* _Exercise directions_
Your answer is the lines below, exactly, from the one that contains "phase <= PH_POST_WAIT;" through the one that contains "phase <= (phase", both included.

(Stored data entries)
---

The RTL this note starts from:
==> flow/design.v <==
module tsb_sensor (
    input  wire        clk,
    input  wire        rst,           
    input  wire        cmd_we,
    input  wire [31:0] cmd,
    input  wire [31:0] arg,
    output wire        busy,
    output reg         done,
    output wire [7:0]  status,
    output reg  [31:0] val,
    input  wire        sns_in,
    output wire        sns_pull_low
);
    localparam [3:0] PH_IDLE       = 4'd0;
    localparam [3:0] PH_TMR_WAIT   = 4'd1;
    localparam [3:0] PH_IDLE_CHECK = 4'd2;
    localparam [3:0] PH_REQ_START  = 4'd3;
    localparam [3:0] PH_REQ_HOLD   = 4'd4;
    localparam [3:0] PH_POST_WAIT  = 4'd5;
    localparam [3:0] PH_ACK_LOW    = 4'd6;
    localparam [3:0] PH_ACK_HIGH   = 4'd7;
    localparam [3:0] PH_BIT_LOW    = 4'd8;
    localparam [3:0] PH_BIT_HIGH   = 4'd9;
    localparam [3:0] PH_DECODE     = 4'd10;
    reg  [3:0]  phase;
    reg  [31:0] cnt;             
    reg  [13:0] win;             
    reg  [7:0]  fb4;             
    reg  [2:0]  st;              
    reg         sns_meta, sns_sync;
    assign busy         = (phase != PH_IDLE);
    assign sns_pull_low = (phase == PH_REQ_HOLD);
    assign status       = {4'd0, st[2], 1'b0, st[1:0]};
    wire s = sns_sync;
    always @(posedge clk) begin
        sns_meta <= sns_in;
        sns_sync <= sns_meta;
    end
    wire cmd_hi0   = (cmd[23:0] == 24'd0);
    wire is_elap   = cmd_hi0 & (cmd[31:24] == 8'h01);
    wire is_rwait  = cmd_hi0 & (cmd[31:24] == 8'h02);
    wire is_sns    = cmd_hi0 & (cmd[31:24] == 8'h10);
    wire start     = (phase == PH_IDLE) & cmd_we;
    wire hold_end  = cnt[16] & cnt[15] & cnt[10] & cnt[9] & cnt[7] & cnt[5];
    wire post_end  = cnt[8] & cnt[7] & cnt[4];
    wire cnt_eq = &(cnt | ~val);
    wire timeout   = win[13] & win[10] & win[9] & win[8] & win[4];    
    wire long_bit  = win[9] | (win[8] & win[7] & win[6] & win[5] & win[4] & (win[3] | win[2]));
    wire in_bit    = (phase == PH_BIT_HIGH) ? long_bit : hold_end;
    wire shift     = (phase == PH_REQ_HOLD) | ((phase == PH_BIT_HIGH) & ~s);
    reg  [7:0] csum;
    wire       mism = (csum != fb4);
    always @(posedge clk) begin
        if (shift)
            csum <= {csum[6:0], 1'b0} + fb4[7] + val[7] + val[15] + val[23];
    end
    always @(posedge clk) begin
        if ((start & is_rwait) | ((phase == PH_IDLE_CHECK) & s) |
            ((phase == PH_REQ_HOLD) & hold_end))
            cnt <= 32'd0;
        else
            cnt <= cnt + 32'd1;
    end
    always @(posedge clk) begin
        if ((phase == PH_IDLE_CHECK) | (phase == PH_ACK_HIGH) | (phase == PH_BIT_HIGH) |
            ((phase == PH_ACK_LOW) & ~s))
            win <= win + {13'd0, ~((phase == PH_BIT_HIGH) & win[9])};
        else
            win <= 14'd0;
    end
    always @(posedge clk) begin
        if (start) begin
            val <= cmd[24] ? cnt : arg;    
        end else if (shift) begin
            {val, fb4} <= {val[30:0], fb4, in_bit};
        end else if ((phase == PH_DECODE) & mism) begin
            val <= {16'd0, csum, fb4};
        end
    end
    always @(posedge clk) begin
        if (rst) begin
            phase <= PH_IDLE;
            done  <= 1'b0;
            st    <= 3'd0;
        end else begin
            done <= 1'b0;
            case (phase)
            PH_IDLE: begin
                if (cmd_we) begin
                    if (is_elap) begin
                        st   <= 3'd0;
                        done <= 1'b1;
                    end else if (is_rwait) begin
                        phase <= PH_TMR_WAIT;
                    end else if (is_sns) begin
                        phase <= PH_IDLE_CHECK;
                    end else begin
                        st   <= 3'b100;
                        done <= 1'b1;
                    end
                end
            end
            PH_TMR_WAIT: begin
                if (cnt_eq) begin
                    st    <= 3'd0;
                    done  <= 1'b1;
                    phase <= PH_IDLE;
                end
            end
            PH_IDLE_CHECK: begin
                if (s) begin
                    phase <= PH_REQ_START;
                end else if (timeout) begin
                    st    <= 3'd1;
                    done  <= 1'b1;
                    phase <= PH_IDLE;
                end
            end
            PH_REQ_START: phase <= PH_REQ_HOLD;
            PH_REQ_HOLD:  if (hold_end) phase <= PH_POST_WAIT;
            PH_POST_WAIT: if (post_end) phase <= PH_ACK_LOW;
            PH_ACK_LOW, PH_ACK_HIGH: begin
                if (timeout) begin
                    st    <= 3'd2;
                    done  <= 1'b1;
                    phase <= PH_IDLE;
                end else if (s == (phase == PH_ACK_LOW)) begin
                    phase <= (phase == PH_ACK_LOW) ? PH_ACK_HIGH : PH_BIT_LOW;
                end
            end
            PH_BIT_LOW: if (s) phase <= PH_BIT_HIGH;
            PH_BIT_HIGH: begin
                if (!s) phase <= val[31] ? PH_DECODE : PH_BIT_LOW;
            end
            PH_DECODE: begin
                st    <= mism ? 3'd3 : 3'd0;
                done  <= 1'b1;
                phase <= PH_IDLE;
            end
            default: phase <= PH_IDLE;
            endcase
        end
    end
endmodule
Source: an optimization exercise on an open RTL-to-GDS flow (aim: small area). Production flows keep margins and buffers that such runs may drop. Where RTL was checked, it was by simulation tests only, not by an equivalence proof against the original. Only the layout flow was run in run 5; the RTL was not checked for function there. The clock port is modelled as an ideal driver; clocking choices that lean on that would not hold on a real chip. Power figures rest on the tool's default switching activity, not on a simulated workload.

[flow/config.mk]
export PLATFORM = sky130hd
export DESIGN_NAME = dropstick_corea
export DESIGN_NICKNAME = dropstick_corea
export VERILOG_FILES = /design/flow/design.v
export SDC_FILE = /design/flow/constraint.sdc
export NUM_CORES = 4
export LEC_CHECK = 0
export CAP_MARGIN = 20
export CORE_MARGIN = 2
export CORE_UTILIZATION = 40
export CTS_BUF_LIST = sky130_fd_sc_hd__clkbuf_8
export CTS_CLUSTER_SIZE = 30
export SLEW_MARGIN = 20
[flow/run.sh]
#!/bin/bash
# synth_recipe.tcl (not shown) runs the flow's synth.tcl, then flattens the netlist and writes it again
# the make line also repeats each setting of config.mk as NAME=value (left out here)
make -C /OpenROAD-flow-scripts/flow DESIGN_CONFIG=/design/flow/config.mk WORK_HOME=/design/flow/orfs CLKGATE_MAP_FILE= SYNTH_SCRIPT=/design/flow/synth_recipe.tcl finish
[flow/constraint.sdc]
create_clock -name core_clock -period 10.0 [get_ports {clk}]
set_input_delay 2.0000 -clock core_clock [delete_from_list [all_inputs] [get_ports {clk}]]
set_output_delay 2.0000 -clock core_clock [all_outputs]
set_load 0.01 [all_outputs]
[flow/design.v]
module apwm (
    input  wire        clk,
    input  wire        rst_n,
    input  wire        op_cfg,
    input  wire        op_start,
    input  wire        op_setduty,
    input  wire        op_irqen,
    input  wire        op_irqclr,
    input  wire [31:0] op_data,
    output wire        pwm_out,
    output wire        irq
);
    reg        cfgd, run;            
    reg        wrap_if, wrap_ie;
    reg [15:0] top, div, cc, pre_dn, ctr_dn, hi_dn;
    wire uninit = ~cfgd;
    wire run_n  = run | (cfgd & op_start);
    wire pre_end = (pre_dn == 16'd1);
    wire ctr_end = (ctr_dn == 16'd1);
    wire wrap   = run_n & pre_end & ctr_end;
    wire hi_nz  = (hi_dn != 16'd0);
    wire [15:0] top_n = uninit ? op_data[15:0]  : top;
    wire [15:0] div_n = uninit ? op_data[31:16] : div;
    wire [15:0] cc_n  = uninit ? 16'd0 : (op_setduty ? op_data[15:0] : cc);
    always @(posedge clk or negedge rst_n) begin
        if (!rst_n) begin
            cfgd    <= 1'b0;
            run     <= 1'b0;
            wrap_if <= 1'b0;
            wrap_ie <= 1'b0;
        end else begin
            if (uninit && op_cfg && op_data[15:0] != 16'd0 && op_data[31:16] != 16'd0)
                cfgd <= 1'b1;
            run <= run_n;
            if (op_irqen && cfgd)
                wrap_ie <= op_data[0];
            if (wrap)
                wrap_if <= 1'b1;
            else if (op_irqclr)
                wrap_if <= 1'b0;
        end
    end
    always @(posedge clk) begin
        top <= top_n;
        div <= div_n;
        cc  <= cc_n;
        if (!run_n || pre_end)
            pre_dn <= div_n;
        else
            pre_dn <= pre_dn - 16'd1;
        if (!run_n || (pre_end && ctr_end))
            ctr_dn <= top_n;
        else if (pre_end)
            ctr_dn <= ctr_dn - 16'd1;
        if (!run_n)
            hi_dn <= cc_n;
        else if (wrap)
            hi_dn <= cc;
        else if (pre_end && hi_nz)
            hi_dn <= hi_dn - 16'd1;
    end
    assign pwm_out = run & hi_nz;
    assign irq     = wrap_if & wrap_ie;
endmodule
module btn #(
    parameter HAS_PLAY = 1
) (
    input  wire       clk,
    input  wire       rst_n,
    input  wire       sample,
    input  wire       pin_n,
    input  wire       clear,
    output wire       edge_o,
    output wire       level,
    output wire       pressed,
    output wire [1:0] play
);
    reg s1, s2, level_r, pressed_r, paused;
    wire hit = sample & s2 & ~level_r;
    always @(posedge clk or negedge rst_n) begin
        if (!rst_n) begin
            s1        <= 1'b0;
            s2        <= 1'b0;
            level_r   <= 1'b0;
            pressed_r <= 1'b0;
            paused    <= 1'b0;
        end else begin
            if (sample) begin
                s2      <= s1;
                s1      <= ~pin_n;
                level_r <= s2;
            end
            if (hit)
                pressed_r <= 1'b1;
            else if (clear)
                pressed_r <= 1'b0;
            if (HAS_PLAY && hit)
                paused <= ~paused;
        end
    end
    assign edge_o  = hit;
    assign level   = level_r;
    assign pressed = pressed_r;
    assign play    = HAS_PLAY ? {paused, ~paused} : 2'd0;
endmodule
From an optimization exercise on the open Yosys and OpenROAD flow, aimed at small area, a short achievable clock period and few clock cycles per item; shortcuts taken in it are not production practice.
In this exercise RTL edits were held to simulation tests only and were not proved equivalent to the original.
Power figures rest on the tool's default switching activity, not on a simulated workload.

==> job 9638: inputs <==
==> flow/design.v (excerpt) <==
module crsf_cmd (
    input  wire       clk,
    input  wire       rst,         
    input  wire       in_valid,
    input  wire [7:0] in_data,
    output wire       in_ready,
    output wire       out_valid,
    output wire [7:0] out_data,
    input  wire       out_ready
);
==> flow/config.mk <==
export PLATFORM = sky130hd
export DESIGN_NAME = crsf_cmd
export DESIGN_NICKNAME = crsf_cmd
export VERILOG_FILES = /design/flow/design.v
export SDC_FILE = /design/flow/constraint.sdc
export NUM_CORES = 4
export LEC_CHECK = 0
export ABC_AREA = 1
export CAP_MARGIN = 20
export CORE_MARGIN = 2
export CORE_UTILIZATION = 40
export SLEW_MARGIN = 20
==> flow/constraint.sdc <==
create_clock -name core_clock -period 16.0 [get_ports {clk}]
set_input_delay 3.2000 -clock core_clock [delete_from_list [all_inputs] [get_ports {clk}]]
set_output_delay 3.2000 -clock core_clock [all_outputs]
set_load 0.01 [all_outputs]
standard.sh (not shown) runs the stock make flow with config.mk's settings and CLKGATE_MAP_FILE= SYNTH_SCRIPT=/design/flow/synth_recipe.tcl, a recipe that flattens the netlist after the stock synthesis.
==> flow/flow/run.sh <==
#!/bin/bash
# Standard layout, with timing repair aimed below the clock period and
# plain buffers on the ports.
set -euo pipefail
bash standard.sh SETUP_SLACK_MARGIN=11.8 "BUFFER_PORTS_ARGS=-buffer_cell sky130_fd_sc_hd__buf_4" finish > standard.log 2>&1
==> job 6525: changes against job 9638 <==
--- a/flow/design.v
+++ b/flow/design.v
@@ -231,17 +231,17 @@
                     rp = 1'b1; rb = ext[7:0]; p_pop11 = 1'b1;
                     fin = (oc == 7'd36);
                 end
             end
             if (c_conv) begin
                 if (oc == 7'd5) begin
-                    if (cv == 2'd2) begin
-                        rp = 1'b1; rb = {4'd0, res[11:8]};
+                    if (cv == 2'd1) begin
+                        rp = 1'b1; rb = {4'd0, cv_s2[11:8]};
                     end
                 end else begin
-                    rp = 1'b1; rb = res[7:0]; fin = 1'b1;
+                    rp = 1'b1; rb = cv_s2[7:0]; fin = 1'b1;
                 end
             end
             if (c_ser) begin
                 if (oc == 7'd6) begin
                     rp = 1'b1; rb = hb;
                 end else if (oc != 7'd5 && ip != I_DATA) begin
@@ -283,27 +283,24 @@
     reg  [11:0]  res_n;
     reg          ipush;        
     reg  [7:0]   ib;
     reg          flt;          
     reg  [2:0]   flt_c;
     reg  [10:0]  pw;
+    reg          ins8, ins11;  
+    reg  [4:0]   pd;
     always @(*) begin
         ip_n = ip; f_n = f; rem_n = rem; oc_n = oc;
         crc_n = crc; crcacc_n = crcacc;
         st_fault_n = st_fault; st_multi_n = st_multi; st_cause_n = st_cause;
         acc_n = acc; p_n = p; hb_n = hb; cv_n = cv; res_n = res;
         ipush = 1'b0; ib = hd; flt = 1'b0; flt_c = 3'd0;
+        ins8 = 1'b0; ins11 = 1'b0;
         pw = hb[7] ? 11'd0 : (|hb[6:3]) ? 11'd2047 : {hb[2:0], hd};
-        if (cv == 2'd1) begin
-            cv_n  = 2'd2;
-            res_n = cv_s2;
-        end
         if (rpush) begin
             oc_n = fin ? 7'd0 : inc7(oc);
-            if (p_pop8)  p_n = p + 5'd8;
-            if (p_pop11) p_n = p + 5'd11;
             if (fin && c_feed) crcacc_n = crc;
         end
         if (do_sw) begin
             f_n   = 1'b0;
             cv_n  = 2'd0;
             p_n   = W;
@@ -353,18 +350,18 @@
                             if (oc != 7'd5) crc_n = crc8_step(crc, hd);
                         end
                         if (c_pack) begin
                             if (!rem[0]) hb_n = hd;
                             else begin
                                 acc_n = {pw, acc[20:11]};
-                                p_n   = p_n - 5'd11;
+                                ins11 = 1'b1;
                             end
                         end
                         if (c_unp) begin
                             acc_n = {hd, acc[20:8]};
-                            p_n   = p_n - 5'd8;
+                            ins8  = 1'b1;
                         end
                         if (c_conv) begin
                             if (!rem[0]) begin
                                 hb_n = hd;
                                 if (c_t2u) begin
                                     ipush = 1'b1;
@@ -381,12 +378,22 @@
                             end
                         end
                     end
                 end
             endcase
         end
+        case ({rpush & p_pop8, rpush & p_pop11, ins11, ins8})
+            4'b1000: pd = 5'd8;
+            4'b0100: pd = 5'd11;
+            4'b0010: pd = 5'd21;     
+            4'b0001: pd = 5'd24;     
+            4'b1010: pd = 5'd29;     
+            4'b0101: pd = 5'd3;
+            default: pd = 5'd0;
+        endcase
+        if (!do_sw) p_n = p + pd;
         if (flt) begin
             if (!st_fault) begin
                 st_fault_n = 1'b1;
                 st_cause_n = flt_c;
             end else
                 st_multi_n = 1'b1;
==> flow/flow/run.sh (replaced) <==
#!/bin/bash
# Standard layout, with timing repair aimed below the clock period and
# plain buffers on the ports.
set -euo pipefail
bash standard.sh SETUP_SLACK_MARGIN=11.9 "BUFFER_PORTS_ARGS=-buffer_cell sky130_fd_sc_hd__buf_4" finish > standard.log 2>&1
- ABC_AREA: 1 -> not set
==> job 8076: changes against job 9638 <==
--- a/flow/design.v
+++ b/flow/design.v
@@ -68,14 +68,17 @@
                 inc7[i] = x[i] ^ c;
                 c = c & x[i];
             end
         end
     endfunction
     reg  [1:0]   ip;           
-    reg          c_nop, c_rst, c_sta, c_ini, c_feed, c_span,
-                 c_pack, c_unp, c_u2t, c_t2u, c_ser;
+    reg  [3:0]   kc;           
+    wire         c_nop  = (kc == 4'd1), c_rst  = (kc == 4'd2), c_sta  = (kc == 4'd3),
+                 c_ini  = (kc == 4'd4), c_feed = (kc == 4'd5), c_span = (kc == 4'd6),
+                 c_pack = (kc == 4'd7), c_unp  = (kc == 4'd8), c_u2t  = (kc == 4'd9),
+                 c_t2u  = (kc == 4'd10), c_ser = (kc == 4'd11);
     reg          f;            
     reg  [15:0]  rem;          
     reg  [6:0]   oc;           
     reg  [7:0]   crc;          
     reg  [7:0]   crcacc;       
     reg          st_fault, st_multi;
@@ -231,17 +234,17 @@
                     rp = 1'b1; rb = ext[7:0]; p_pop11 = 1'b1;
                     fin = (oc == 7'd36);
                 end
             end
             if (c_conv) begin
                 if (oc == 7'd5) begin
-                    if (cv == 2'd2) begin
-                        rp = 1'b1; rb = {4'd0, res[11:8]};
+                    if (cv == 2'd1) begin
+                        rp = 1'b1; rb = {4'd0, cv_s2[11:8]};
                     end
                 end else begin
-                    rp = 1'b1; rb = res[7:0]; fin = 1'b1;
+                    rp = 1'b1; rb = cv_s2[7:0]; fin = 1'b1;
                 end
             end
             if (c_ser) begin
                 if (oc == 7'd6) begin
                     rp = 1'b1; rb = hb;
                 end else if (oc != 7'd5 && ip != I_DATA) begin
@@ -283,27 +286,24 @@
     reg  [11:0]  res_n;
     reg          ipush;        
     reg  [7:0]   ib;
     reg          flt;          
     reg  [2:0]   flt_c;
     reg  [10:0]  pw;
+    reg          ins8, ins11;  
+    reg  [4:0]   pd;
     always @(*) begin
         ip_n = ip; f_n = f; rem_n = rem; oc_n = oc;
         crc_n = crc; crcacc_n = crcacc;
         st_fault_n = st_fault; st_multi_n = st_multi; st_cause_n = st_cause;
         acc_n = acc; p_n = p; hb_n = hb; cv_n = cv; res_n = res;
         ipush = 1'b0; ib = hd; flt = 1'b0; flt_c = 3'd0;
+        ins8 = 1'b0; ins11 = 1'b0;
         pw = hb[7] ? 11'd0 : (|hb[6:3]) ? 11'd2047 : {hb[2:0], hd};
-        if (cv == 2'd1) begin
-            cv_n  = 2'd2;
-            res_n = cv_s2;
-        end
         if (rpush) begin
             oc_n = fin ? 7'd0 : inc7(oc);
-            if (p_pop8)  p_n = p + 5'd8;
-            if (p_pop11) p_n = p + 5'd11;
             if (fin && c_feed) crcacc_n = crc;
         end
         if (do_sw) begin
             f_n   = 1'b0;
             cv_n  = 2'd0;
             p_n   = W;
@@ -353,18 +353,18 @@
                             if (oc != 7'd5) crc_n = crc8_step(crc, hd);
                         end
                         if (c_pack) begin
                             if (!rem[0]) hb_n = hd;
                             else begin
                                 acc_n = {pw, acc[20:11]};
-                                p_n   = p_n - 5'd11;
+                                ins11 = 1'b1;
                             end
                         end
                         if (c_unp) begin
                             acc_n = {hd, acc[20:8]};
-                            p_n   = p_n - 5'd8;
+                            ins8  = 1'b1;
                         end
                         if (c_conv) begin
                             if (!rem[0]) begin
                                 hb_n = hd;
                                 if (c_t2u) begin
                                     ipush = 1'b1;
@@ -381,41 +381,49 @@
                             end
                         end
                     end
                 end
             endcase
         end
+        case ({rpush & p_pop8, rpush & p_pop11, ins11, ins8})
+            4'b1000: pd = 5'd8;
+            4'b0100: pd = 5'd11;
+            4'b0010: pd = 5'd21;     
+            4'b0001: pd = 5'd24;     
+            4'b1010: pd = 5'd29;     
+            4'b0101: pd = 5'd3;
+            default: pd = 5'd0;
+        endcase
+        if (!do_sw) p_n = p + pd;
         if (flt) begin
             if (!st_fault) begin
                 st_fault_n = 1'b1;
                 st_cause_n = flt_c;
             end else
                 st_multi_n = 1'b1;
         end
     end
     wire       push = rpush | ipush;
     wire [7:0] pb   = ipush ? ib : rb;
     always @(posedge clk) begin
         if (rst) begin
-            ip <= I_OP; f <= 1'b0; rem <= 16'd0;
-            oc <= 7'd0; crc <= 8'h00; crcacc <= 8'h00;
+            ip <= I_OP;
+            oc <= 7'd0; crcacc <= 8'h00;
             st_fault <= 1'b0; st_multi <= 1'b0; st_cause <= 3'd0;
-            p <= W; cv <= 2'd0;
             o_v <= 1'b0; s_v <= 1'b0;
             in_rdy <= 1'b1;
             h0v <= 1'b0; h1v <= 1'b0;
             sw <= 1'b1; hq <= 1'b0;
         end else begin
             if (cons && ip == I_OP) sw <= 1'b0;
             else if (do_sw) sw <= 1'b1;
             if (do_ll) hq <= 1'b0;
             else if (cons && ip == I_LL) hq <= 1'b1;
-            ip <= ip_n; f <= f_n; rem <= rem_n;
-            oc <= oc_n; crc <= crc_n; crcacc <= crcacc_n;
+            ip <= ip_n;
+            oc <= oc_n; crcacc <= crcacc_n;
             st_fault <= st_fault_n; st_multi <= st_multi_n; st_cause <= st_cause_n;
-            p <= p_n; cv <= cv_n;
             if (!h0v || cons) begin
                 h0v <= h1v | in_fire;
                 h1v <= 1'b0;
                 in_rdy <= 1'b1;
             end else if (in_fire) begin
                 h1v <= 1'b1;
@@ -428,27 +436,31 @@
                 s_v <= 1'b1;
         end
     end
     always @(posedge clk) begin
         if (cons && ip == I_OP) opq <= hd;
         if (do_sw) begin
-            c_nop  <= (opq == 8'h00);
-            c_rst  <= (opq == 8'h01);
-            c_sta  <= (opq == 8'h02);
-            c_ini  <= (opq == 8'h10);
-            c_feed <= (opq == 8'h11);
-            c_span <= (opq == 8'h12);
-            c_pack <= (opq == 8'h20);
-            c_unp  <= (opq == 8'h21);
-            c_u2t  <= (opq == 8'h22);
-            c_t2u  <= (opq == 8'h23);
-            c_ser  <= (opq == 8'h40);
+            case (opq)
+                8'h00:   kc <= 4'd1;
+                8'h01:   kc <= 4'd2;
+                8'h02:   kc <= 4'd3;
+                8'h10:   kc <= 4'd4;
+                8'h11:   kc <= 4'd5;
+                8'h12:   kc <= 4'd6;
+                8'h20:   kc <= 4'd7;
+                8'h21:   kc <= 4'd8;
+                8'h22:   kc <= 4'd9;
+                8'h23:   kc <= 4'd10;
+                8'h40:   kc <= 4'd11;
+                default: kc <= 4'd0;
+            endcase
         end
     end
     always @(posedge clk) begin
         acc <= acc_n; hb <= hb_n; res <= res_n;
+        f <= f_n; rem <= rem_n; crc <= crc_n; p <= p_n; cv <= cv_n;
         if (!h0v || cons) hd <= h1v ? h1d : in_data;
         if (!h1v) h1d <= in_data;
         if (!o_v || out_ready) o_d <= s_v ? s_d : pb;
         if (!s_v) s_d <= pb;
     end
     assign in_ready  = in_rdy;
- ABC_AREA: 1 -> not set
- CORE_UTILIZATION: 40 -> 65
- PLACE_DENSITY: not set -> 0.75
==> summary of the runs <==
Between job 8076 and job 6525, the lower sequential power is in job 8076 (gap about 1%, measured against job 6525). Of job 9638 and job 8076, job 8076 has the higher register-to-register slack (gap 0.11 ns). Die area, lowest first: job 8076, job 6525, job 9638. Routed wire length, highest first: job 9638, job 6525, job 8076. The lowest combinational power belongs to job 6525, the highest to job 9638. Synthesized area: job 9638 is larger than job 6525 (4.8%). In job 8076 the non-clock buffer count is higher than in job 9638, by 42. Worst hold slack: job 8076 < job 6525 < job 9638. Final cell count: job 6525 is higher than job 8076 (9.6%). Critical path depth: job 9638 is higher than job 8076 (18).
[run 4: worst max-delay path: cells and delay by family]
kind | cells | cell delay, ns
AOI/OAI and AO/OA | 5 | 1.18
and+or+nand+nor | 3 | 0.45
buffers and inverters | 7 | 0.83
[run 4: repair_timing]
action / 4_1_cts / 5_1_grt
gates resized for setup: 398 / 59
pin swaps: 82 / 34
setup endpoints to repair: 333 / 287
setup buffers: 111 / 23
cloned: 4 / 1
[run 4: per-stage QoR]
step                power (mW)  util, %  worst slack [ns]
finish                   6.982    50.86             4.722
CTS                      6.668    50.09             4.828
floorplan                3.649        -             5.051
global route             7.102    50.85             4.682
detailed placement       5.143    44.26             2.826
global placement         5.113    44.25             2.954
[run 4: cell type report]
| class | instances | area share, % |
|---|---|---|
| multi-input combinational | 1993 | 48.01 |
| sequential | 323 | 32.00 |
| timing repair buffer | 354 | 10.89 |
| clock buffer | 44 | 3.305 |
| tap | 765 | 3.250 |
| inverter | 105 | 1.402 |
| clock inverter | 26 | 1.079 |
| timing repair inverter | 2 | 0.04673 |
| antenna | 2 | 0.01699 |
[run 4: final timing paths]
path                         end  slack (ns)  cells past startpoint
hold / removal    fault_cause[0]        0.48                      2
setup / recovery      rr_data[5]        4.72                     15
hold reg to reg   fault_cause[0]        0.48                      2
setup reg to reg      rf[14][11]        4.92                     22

* _Solution to this problem_
            PH_REQ_HOLD:  if (hold_end) phase <= PH_POST_WAIT;
            PH_POST_WAIT: if (post_end) phase <= PH_ACK_LOW;
            PH_ACK_LOW, PH_ACK_HIGH: begin
                if (timeout) begin
                    st    <= 3'd2;
                    done  <= 1'b1;
                    phase <= PH_IDLE;
                end else if (s == (phase == PH_ACK_LOW)) begin
                    phase <= (phase == PH_ACK_LOW) ? PH_ACK_HIGH : PH_BIT_LOW;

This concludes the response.